Description
ISBN : 978-988-98388-3-4
Publisher : Osage Contemporary Art Space
Date Published : June 2006
Author : Jonathan Thomson
Editor : Shen Shaomin, Agnes Lin
Designer : Ouyang Hui
Curator : –
Artist/s: : Shen Shaomin
This publication was published as the catalogue to the exhibition, Shen Shaomin: Scary Monster held at Osage Contemporary Art Space in Kwun Tong from 09 June to 07 August 2009.
Scary Monsters features extraordinary exhibition of sculpture and photography by Shen Shaomin. Shen’s work examines our anxieties about the things that drive us and the directions that science and technology may take us. In his work he imagines a future where human development has been supplanted by abominations and the world has come to be dominated by fantastic creatures.
Shen adopts the stance of a natural historian investigating the past, but seems just as easily able to excavate the future. Transhumanism is the international movement that advocates the physical and mental enhancement of human capacity through biotechnology, cybernetics, nanotechnology, and information technologies in order to arrive at a techno-utopian post-human future. It is a theme which has informed some of the most compelling contemporary fiction but it has also been described in Britain’s House of Lords as the “world’s most dangerous idea”. Fear of the future, of science gone horribly wrong is nothing new. Horror science fiction stories, from Mary Shelley’s Frankenstein to the X Men aim to invoke our worst fears. Fear and danger are almost always compelling and the ways in which they command our attention are linked to our survival as a species. Opponents of genetic modification and transhumanism believe we have more cause for concern than ever before because now the technology is real.
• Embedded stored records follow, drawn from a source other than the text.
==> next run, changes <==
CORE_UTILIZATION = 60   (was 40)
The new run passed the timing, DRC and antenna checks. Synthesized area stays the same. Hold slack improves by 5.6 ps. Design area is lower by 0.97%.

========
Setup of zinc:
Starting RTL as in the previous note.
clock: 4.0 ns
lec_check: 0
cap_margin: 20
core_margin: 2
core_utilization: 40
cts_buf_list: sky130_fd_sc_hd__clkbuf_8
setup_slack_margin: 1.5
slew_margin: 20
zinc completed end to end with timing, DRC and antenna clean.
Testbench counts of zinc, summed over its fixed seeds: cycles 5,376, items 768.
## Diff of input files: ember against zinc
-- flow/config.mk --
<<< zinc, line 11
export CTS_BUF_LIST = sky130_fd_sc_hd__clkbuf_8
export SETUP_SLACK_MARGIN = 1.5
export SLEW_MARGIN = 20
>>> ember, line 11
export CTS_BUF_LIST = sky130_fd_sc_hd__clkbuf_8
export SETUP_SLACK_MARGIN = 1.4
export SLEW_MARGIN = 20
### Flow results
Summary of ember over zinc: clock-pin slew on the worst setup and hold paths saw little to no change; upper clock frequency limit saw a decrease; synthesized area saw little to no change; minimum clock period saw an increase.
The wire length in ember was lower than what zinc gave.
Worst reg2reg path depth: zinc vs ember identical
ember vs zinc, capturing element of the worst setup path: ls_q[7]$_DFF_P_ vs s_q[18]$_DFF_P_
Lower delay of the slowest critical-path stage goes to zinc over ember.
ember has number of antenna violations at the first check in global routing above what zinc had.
Context: an optimization exercise on an open-source flow, tuned for small area. The choices shown serve that exercise and are no tape-out recipe. Function was checked by simulation only, so behaviour that the tests miss may differ from the original.

==> flow/design.v (outline; a module is shown in full before it is edited, if it fits) <==
// module nco: 1534 lines
module nco (
	input  wire        clk_i,
	input  wire        rst_n,
	input  wire [31:0] acc_i,
	output wire [15:0] cos_o,
	output wire [15:0] sin_o
);
  // ...
==> flow/flow/run.sh <==
#!/bin/bash
# The standard ORFS layout (standard.sh) with these changes passed as make variables:
#  - ports are buffered with sky130_fd_sc_hd__buf_1 (every input and output still gets a buffer)
#  - CTS does not insert dummy load cells
#  - global placement is not routability-driven
# The full output of the run is kept in standard.log; ORFS keeps its per-step logs under orfs/logs.
set -o pipefail
bash standard.sh \
  "BUFFER_PORTS_ARGS=-buffer_cell sky130_fd_sc_hd__buf_1" \
  "CTS_ARGS=-sink_clustering_enable -repair_clock_nets -sink_clustering_size 18 -sink_clustering_max_diameter 80 -buf_list sky130_fd_sc_hd__clkbuf_8 -dont_use_dummy_load" \
  "GPL_ROUTABILITY_DRIVEN=0" \
  finish > standard.log 2>&1
==> flow/standard.sh <==
#!/bin/bash
# synth_recipe.tcl (not shown) runs the flow's synth.tcl, then flattens the netlist and writes it again
# the make line also repeats each setting of config.mk as NAME=value (left out here)
make -C /OpenROAD-flow-scripts/flow DESIGN_CONFIG=/design/flow/config.mk WORK_HOME=/design/flow/orfs CLKGATE_MAP_FILE= SYNTH_SCRIPT=/design/flow/synth_recipe.tcl "${@:-finish}"
==> flow/config.mk <==
export PLATFORM = sky130hd
export DESIGN_NAME = nco
export DESIGN_NICKNAME = nco
export VERILOG_FILES = /design/flow/design.v
export SDC_FILE = /design/flow/constraint.sdc
export NUM_CORES = 4
export LEC_CHECK = 0
export CAP_MARGIN = 20
export CORE_MARGIN = 2
export CORE_UTILIZATION = 40
export CTS_BUF_LIST = sky130_fd_sc_hd__clkbuf_16
export CTS_CLUSTER_DIAMETER = 100
export CTS_CLUSTER_SIZE = 30
export SLEW_MARGIN = 20
==> flow/constraint.sdc <==
create_clock -name core_clock -period 5.0 [get_ports {clk_i}]
set_input_delay 1.0000 -clock core_clock [delete_from_list [all_inputs] [get_ports {clk_i}]]
set_output_delay 1.0000 -clock core_clock [all_outputs]
set_load 0.01 [all_outputs]
This is an optimization exercise on Yosys and OpenROAD, whose aim is small area, not a production implementation. Function was checked by simulation only, so behaviour that the tests miss may differ from the original. Power and IR drop assume default switching activity.

<file path="flow/config.mk">
export PLATFORM = sky130hd
export DESIGN_NAME = rover_io
export DESIGN_NICKNAME = rover_io
export VERILOG_FILES = /design/flow/design.v
export SDC_FILE = /design/flow/constraint.sdc
export NUM_CORES = 4
export LEC_CHECK = 0
export CAP_MARGIN = 20
export CORE_MARGIN = 2
export CORE_UTILIZATION = 40
export SLEW_MARGIN = 20
</file>
<file path="flow/constraint.sdc">
create_clock -name core_clock -period 20.0 [get_ports {clk}]
set_input_delay 4.0000 -clock core_clock [delete_from_list [all_inputs] [get_ports {clk}]]
set_output_delay 4.0000 -clock core_clock [all_outputs]
set_load 0.01 [all_outputs]
</file>
<file path="flow/design.v">
module rover_dff (
    input  wire clk,
    input  wire rst_n,
    input  wire d,
    output reg  q
);
  always @(posedge clk) begin
    if (!rst_n) q <= 1'b0;
    else        q <= d;
  end
endmodule
module mux_4bit #(
    parameter BITS = 8
) (
    input  wire [BITS-1:0] a,
    input  wire [BITS-1:0] b,
    input  wire [BITS-1:0] c,
    input  wire [BITS-1:0] d,
    input  wire [BITS-1:0] e,
    input  wire [BITS-1:0] f,
    input  wire [BITS-1:0] g,
    input  wire [3:0]      sel,
    output reg  [BITS-1:0] out
);
  always @(*) begin
    case (sel)
      4'b0000: out = a;
      4'b0001: out = b;
      4'b0010: out = c;
      4'b0011: out = d;
      4'b0100: out = e;
      4'b0101: out = f;
      4'b0110: out = g;
      default: out = {BITS{1'b0}};
    endcase
  end
endmodule
module heartbeat_counter (
    input  wire clk,
    input  wire rst_n,
    output wire counter_out
);
  reg [21:0] counter_data;
  always @(posedge clk) begin
    if (!rst_n) counter_data <= 22'd0;
    else        counter_data <= counter_data + 1'b1;
  end
  assign counter_out = counter_data[21];
endmodule
module pulse_width_measure #(
    parameter W = 20
) (
    input  wire         clk,
    input  wire         rst_n,
    input  wire         pulse_signal,
    output reg  [W-1:0] pulse_width
);
  reg  [1:0]   st;
  reg  [W-1:0] cp;
  wire         q1, q2;
  rover_dff inst_dff1 (.clk(clk), .rst_n(rst_n), .d(pulse_signal), .q(q1));
  rover_dff inst_dff2 (.clk(clk), .rst_n(rst_n), .d(q1),           .q(q2));
  always @(posedge clk) begin
    if (!rst_n) st <= 2'b00;
    else case (st)
      2'b00: if (q1 && !q2)  st <= 2'b01;
      2'b01: if (q1 && q2)   st <= 2'b11;
      2'b11: if (!q1 && q2)  st <= 2'b10;
      default: if (!q1 && !q2) st <= 2'b00;
    endcase
  end
  always @(posedge clk) begin
    if (!st[1])     cp <= {{(W-1){1'b0}}, 1'b1};
    else if (st[0]) cp <= cp + 1'b1;
  end
  always @(posedge clk) begin
    if (!rst_n)              pulse_width <= {W{1'b0}};
    else if (st == 2'b10)    pulse_width <= cp;
  end
endmodule
module pulse_width_measure_toggle #(
    parameter W = 20
) (
    input  wire         clk,
    input  wire         rst_n,
    input  wire         pulse_signal,
    output reg  [W-1:0] pulse_width,
    output reg          digital_output
);
  reg  [1:0]   st;
  reg  [W-1:0] cp;
  wire         q1, q2;
  rover_dff inst_dff1 (.clk(clk), .rst_n(rst_n), .d(pulse_signal), .q(q1));
  rover_dff inst_dff2 (.clk(clk), .rst_n(rst_n), .d(q1),           .q(q2));
  always @(posedge clk) begin
    if (!rst_n) st <= 2'b00;
    else case (st)
      2'b00: if (q1 && !q2)  st <= 2'b01;
      2'b01: if (q1 && q2)   st <= 2'b11;
      2'b11: if (!q1 && q2)  st <= 2'b10;
      default: if (!q1 && !q2) st <= 2'b00;
    endcase
  end
  always @(posedge clk) begin
    if (!st[1])     cp <= {{(W-1){1'b0}}, 1'b1};
    else if (st[0]) cp <= cp + 1'b1;
  end
  always @(posedge clk) begin
    if (!rst_n) begin
      pulse_width    <= {W{1'b0}};
      digital_output <= 1'b0;
    end else if (st == 2'b10) begin
      pulse_width    <= cp;
      digital_output <= (cp != {W{1'b0}}) && (cp <= 75001);
    end
  end
endmodule
module he_counter #(
    parameter W = 16
) (
    input  wire         clk,
    input  wire         rst_n,
    input  wire         pulse_signal,
    output reg  [W-1:0] pulse_counts
);
  localparam S_RISING = 2'd0, S_HIGH = 2'd1, S_FALLING = 2'd3, S_LOW = 2'd2;
  reg  [1:0] measurement_state;
  reg        seen;
  wire       q1, q2;
  rover_dff inst_dff1 (.clk(clk), .rst_n(rst_n), .d(pulse_signal), .q(q1));
  rover_dff inst_dff2 (.clk(clk), .rst_n(rst_n), .d(q1),           .q(q2));
  always @(posedge clk) begin
    if (!rst_n) begin
      measurement_state <= S_RISING;
      seen              <= 1'b0;
      pulse_counts      <= {W{1'b0}};
    end else begin
      case (measurement_state)
        S_RISING: begin
          if (q1 && !q2) measurement_state <= S_HIGH;
        end
        S_HIGH: begin
          if (q1 && q2) begin
            measurement_state <= S_FALLING;
            seen              <= 1'b1;
            pulse_counts      <= pulse_counts + seen;
          end
        end
        S_FALLING: begin
          if (!q1 && q2) measurement_state <= S_LOW;
        end
        default: begin  
          if (!q1 && !q2) measurement_state <= S_RISING;
        end
      endcase
    end
  end
endmodule
module pwm_timebase (
    input  wire        clk,
    input  wire        rst_n,
    output wire [15:0] t,
    output wire        valid,    
    output wire        down      
);
  reg [15:0] T;
  reg [3:0]  hi;    
  reg [9:0]  lo;    
  reg        dn;
  wire up_wrap = (hi == 4'd0);
  wire dn_wrap = (hi == 4'd15) || (hi == 4'd14 && lo >= 10'd265);
  wire [10:0] lo_add = {1'b0, lo} + 11'd265;
  always @(posedge clk) begin
    if (!rst_n) begin
      T  <= 16'd1;
      hi <= 4'd14;
      lo <= 10'd265;
      dn <= 1'b0;
    end else if (!dn) begin
      if (up_wrap) begin
        T  <= T + 1'b1;
        lo <= lo_add[9:0];
        hi <= {3'b111, lo_add[10]};
      end else begin
        hi <= hi - 1'b1;
      end
      if (T[15] && hi == 4'd1) dn <= 1'b1;
    end else begin
      if (dn_wrap) begin
        T  <= T - 1'b1;
        lo <= lo - 10'd265;
        hi <= 4'd0;
      end else begin
        hi <= hi + 1'b1;
      end
      if (dn_wrap && T == 16'd1) dn <= 1'b0;
    end
  end
  assign t     = T;
  assign valid = (hi == 4'd0);
  assign down  = dn;
endmodule
module pwm #(
    parameter integer BITS_RESOLUTION = 15
) (
    input  wire                       clk,
    input  wire                       rst_n,
    input  wire [BITS_RESOLUTION-1:0] duty,
    input  wire [15:0]                t,
    input  wire                       valid,
    input  wire                       down,
    output reg                        pwm_out
);
  reg  nxt;   
  wire hit = valid && (t == {1'b0, duty});
  always @(posedge clk) begin
    if (!rst_n) begin
      nxt     <= 1'b0;
      pwm_out <= 1'b0;
    end else begin
      if (hit) nxt <= down;
      pwm_out <= nxt;
    end
  end
endmodule
module rover_io (
    input  wire        clk,               
    input  wire        rst_n,             
    input  wire [5:0]  rc_in,             
    input  wire        hall_in,           
    input  wire [3:0]  dip_sw,            
    input  wire [15:0] steer_duty,        
    input  wire [14:0] throttle_duty,     
    input  wire [15:0] led_value,         
    output wire [19:0] pulse_width0,
    output wire [19:0] pulse_width1,
    output wire [19:0] pulse_width2,
    output wire [19:0] pulse_width3,
    output wire [19:0] pulse_width4,
    output wire [19:0] pulse_width5,
    output wire [15:0] hall_count,
    output wire        pwm_steering,
    output wire        pwm_throttle,
    output wire        digital_output1,
    output wire [7:0]  led
);
  wire       heartbeat;
  wire       pwm_steering_gen;
  wire       pwm_throttle_gen;
  he_counter #(.W(16)) inst_HE_sensor (
      .clk(clk), .rst_n(rst_n), .pulse_signal(hall_in), .pulse_counts(hall_count));
  mux_4bit #(.BITS(8)) inst_mux_LED (
      .a({1'b1, 1'b1, heartbeat, heartbeat, heartbeat, 1'b1, heartbeat, 1'b1}),
      .b(led_value[7:0]),
      .c(led_value[15:8]),
      .d({1'b1, 1'b1, heartbeat, heartbeat, heartbeat, 1'b1, heartbeat, 1'b1}),
      .e(steer_duty[7:0]),
      .f(steer_duty[15:8]),
      .g({hall_count[6:0], hall_in}),
      .sel(dip_sw),
      .out(led));
  mux_4bit #(.BITS(1)) inst_mux_steering (
      .a(pwm_steering_gen), .b(rc_in[3]), .c(1'b0), .d(1'b0),
      .e(pwm_steering_gen), .f(pwm_steering_gen), .g(1'b0),
      .sel(dip_sw), .out(pwm_steering));
  mux_4bit #(.BITS(1)) inst_mux_throttle (
      .a(pwm_throttle_gen), .b(rc_in[2]), .c(1'b0), .d(1'b0),
      .e(1'b0), .f(1'b0), .g(1'b0),
      .sel(dip_sw), .out(pwm_throttle));
  wire [15:0] pwm_t;
  wire        pwm_valid, pwm_down;
  pwm_timebase inst_pwm_timebase (
      .clk(clk), .rst_n(rst_n), .t(pwm_t), .valid(pwm_valid), .down(pwm_down));
  pwm #(.BITS_RESOLUTION(15)) inst_pwmGen_steering (
      .clk(clk), .rst_n(rst_n), .duty(steer_duty[14:0]),
      .t(pwm_t), .valid(pwm_valid), .down(pwm_down), .pwm_out(pwm_steering_gen));
  pwm #(.BITS_RESOLUTION(15)) inst_pwmGen_Throttle (
      .clk(clk), .rst_n(rst_n), .duty(throttle_duty),
      .t(pwm_t), .valid(pwm_valid), .down(pwm_down), .pwm_out(pwm_throttle_gen));
  heartbeat_counter inst_counter (.clk(clk), .rst_n(rst_n), .counter_out(heartbeat));
  pulse_width_measure #(.W(20)) inst_pwM1 (
      .clk(clk), .rst_n(rst_n), .pulse_signal(rc_in[0]), .pulse_width(pulse_width0));
  pulse_width_measure #(.W(20)) inst_pwM2 (
      .clk(clk), .rst_n(rst_n), .pulse_signal(rc_in[1]), .pulse_width(pulse_width1));
  pulse_width_measure #(.W(20)) inst_pwM3 (
      .clk(clk), .rst_n(rst_n), .pulse_signal(rc_in[2]), .pulse_width(pulse_width2));
  pulse_width_measure #(.W(20)) inst_pwM4 (
      .clk(clk), .rst_n(rst_n), .pulse_signal(rc_in[3]), .pulse_width(pulse_width3));
  pulse_width_measure #(.W(20)) inst_pwM5 (
      .clk(clk), .rst_n(rst_n), .pulse_signal(rc_in[4]), .pulse_width(pulse_width4));
  pulse_width_measure_toggle #(.W(20)) inst_pwM6 (
      .clk(clk), .rst_n(rst_n), .pulse_signal(rc_in[5]),
      .pulse_width(pulse_width5), .digital_output(digital_output1));
endmodule
</file>
<file path="flow/run.sh">
#!/bin/bash
# synth_recipe.tcl (not shown) runs the flow's synth.tcl, then flattens the netlist and writes it again
# the make line also repeats each setting of config.mk as NAME=value (left out here)
make -C /OpenROAD-flow-scripts/flow DESIGN_CONFIG=/design/flow/config.mk WORK_HOME=/design/flow/orfs CLKGATE_MAP_FILE= SYNTH_SCRIPT=/design/flow/synth_recipe.tcl finish
</file>
==> results of run 1 <==
-- layer usage --
metal  GRT usage [%]  routed length, µm  vias up
met1            24.8              18000     6120
met5               0                 13        -
met2            32.2              18400      250
met4            7.35               1500        2
met3            2.88               1520       77
li1                -                  -     6588
-- state kept, by name, summed over array words and instances, names as in the netlist, 4 cells and up --
name                         cells
inst_HE_sensor.pulse_counts     16
inst_pwm_timebase.T             16
inst_pwM3.pulse_width           20
inst_pwM5.pulse_width           20
inst_pwM5.cp                    20
inst_pwM6.cp                    20
inst_pwm_timebase.hi             4
inst_pwM6.pulse_width           20
inst_pwM2.pulse_width           20
inst_pwM1.cp                    20
inst_pwM3.cp                    20
inst_pwm_timebase.lo            10
inst_pwM4.cp                    20
inst_pwM2.cp                    20
inst_pwM4.pulse_width           20
inst_counter.counter_data       22
inst_pwM1.pulse_width           20
-- power by group --
part | internal (mW) | switching [mW]
sequential | 0.689 | 0.00883
combinational | 0.0313 | 0.0368
clock | 0.397 | 0.272
-- final timing paths --
path                                         start                                 endpoint  slack, ns
min reg2reg  inst_pwmGen_Throttle.nxt$_SDFFE_PN0P_  inst_pwmGen_Throttle.pwm_out$_SDFF_PN0_       0.44
min          inst_pwmGen_Throttle.nxt$_SDFFE_PN0P_  inst_pwmGen_Throttle.pwm_out$_SDFF_PN0_       0.44
max                                      dip_sw[1]                                   led[5]       8.67
max reg2reg   inst_pwm_timebase.lo[0]$_SDFFE_PN1P_     inst_pwm_timebase.lo[9]$_SDFFE_PN0P_      17.28
-- final cells by class --
type	count	area, µm²
inverters	41	159
multi-input cells	1362	7980
clock inverters	6	33.8
repair buffers	215	2120
well taps	511	639
fillers	3677	18900
clock buffers	59	1160
flip-flops and latches	343	6870
-- metrics by stage --
step | setup slack [ns] | total power, mW
after floorplan | 10.90 | 0.751
after global placement | 8.76 | 0.778
after detailed placement | 8.79 | 0.780
final | 8.67 | 1.43
after global routing | 8.66 | 1.49
after CTS | 8.78 | 1.45
-- placed cells by master, fill, tap and decap left out, types with 8 or more instances in the layout --
cell,n
xnor2_1,81
and2_1,107
a21oi_1,173
nand2b_1,22
dfxtp_1,343
clkdlybuf4s50_1,205
ha_1,26
clkbuf_1,9
buf_4,9
xor2_1,74
nand4_1,40
clkbuf_16,39
and3_1,20
nand2_1,349
nor2_1,65
o211ai_1,8
o21ai_0,72
inv_1,39
nand3_1,51
nor2b_1,26
nor4_1,22
and4_1,18
mux2i_1,19
clkbuf_8,11
a21boi_0,19
or3_1,43
nor3_1,37
-- kinds of logic after synthesis --
kind of cell	after synthesis	share of synthesized area [%]
AO/OA/AOI/OAI	323	12.0
XOR/XNOR	155	8.81
adder cells (fa/ha/maj)	26	2.11
buffers and inverters	150	3.72
flip-flops	343	44.6
multiplexers	23	1.53
AND/OR/NAND/NOR	835	27.3
==> flow_summary.toml, run 1 <==
[synthesis]
synth_top_area_share_pct = 44.6
ys_warn_count = 9
synthTopCellsByArea = "dfxtp_1 (45%), nand2_1 (8.5%), a21oi_1 (5.6%), xnor2_1 (4.6%), and2_1 (4.3%)"
yosysSeqAreaShare_pct = 44.6
ys_ff_latch = 343
async_flop_share_pct = 0
yosysTopAreaCell = "dfxtp_1"
yosysMostFrequentCell = "nand2_1"
mappedNetlistNets = 1941
syn_inst = 1855
yosys.cell_types.count = 63
synth-edff-count = 0
syn-mean-instance-area_um2 = 8.31
synthTopCellsByCount = "nand2_1 (349), dfxtp_1 (343), a21oi_1 (173), and2_1 (107), clkbuf_1 (99)"
synth_flop_cell = "dfxtp_1"
synth_area_um2 = 15400

[worst_hold_path]
hold_class = "register to register"
hold_depth = 1

[clock_network]
cts.path.max_buffers = 3
cts_tree = "done"
hold_buffers = 0
clock-sinks = 343
clk_pin_slew_ns = 0.06
cts_buffers = 38
clock_latency_ns = 0.53
cts_root_buf = "clkbuf_16"
cts_resized = 0
ctsHtreeMaxLevel = 2
cts_setup_buffers = 0

[global_routing]
grt_pass1_vias = 12200
track_usage_pct = 19.1
gr-total-overflow = 0
grt_pass1_wl_um = 63700
grt_max_degree = 95
antenna_found_initial = 1

[timing]
fmax_mhz = 88.2
hold_viol = 0
layout_min_cycle_time_ns = 11.33
timing.hold.ws_ns = 0.438
post-route-period-util_pct = 56.7
finClkSkew_ns = 0.0206
slew_headroom_pct = 31.9
maxSlewViolCount = 0
worstMarginPinSlew_ns = 1.02
rsz0062_at_grt = "no"
setup_viol = 0
setup_tns_ns = 0

[placement]
port_buffers = 206
dp_cells = 2472
routabilityCongestion = 0.857
hpwl_um = 28000
placed_cell_area_um2 = 17800

[critical_path]
cp-start-kind = "primary input"
cpMaxStageDelayCell = "clkdlybuf4s50_1"
path_class = "primary input to primary output"
critPathMaxFanout = 16
r2r_cells = 7
cp.depth = 7
path_delay_family = "buffers and inverters"
cp_data_required_time_ns = 16.00
path_buf_inv = 3
cpMostUsedCell = "clkdlybuf4s50_1"
path_cells = "clkdlybuf4s50_1, nor2b_1, buf_4, nor3b_1, nor3_1, a211oi_1, clkdlybuf4s50_1"
slowest_delay_ns = 0.78
cp-end-kind = "primary output"
crit_arrival_ns = 7.33

[floorplan]
pin_count = 207
die_area_um2 = 40100
core-area_um2 = 37800
fp-row-count = 71
die_h_um = 200
die_w_um = 200
start_util_pct = 40.7

[finish]
area_delta_synth_final_pct = 23.0
fin_nets = 2087
stdcell_count = 2537
diodes = 0
drive_above_1_share_pct = 4.15
fin_area_um2 = 19000
fin_util_pct = 50.1

[routing]
wire_per_inst_um = 15.5
first_pass_iters = 5
drc = 0
drt-total-wl_um = 39400
num_vias = 13000
vias_per_cell = 5.14
drt_iter0_drc = 651
ant_nets = 0

[run_status]
status = "complete, no violations"

[power]
vdd_drop_max_v = 0.0000528
p_per_area_nw_per_um2 = 75.7
p_leak_nw = 6.60

[run]
max_cap_viol_count = 0
From an optimization exercise on the open Yosys and OpenROAD flow, aimed at small area; shortcuts taken in it are not production practice.
Function was not checked in any run shown here: the RTL went through the layout flow alone.
Power figures rest on the tool's default switching activity, not on a simulated workload.

==> flow/design.v, too long to show whole: its modules and the start of the top module <==
// module HandwashSensor: 745 lines
module HandwashSensor(
    input clk,
    input reset,
    input acceptLeftHandDistance,
    input [15:0] leftHandDistance,
    input acceptLeftHandGain,
    input [7:0] leftHandGain,
    input acceptRightHandDistance,
    input [15:0] rightHandDistance,
    input acceptRightHandGain,
    input [7:0] rightHandGain,
    output waterOn
);
  // ...
==> flow/flow/run.sh <==
#!/bin/bash
# Own layout flow: the standard synthesis, then its combinational logic
# is rebuilt as an explicit gate netlist (flow/mulgen.py, same adder tree as
# the RTL, with inverted partial products so the full adders chain without
# inverters), then the standard layout steps from floorplan to finish.
set -euo pipefail
K=14
RES=orfs/results/${FLOW_PLATFORM}/HandwashSensor/base
LIB=${FLOW_HOME}/platforms/${FLOW_PLATFORM}/lib/sky130_fd_sc_hd__tt_025C_1v80.lib
YOSYS=$(command -v yosys || echo "${FLOW_HOME}/../tools/install/yosys/bin/yosys")

bash standard.sh synth > 1_standard_synth.log 2>&1
cp "$RES/1_2_yosys.v" standard_netlist.v
python3 flow/mulgen.py net "$K" standard_netlist.v net_pre.v > 2_mulgen.log 2>&1
MAP_LIB="$LIB" MAP_IN=net_pre.v MAP_TOP="$FLOW_TOP" MAP_OUT=net_post.v \
  "$YOSYS" -c flow/map.ys.tcl > 3_map_yosys.log 2>&1
cp net_post.v "$RES/1_2_yosys.v"
rm -f "$RES/1_synth.odb" "$RES/1_synth.sdc"
bash standard.sh finish \
  "BUFFER_PORTS_ARGS=-buffer_cell sky130_fd_sc_hd__buf_1" > 4_layout.log 2>&1
==> flow/flow/map.ys.tcl <==
# Map the tail logic of the rewritten netlist; cells already instantiated stay as they are.
set lib $::env(MAP_LIB)
yosys read_liberty -lib $lib
yosys read_verilog $::env(MAP_IN)
yosys hierarchy -check -top $::env(MAP_TOP)
yosys proc
yosys opt -fast
yosys techmap
yosys opt -fast
yosys abc -liberty $lib -dont_use sky130_fd_sc_hd__probe_p_8 -dont_use sky130_fd_sc_hd__probec_p_8 -dont_use sky130_fd_sc_hd__lpflow_* -D 7000
yosys opt_clean -purge
yosys hilomap -singleton -hicell sky130_fd_sc_hd__conb_1 HI -locell sky130_fd_sc_hd__conb_1 LO
yosys splitnets
yosys opt_clean -purge
yosys stat -liberty $lib
yosys check -assert
yosys write_verilog -noattr -nohex -nodec $::env(MAP_OUT)
==> flow/standard.sh <==
#!/bin/bash
# synth_recipe.tcl (not shown) runs the flow's synth.tcl, then flattens the netlist and writes it again
# the make line also repeats each setting of config.mk as NAME=value (left out here)
make -C /OpenROAD-flow-scripts/flow DESIGN_CONFIG=/design/flow/config.mk WORK_HOME=/design/flow/orfs CLKGATE_MAP_FILE= SYNTH_SCRIPT=/design/flow/synth_recipe.tcl "${@:-finish}"
==> flow/config.mk <==
export PLATFORM = sky130hd
export DESIGN_NAME = HandwashSensor
export DESIGN_NICKNAME = HandwashSensor
export VERILOG_FILES = /design/flow/design.v
export SDC_FILE = /design/flow/constraint.sdc
export NUM_CORES = 4
export LEC_CHECK = 0
export CAP_MARGIN = 20
export CORE_MARGIN = 2
export CORE_UTILIZATION = 40
export GPL_TIMING_DRIVEN = 0
export SLEW_MARGIN = 20
==> flow/constraint.sdc <==
create_clock -name core_clock -period 7.0 [get_ports {clk}]
set_input_delay 1.4000 -clock core_clock [delete_from_list [all_inputs] [get_ports {clk}]]
set_output_delay 1.4000 -clock core_clock [all_outputs]
set_load 0.01 [all_outputs]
All of these ideas come together in the work of the artist Shen Shaomin. He takes the bones of vermin or ordinary farmed animals and bones that he has moulded himself out of bone meal and glue and re-assembles them into configurations that are the stuff of nightmares. The recent exhibition in Hong Kong of the bones of dinosaurs from our distant past was hugely popular. Shen’s work shows us the bones of our possible future. Shen’s creatures may be fictitious but they actively engage the structures of belief on which our global societies are built. These extraordinary works challenge the received values of established religions, education systems, and the custodians of our cultures.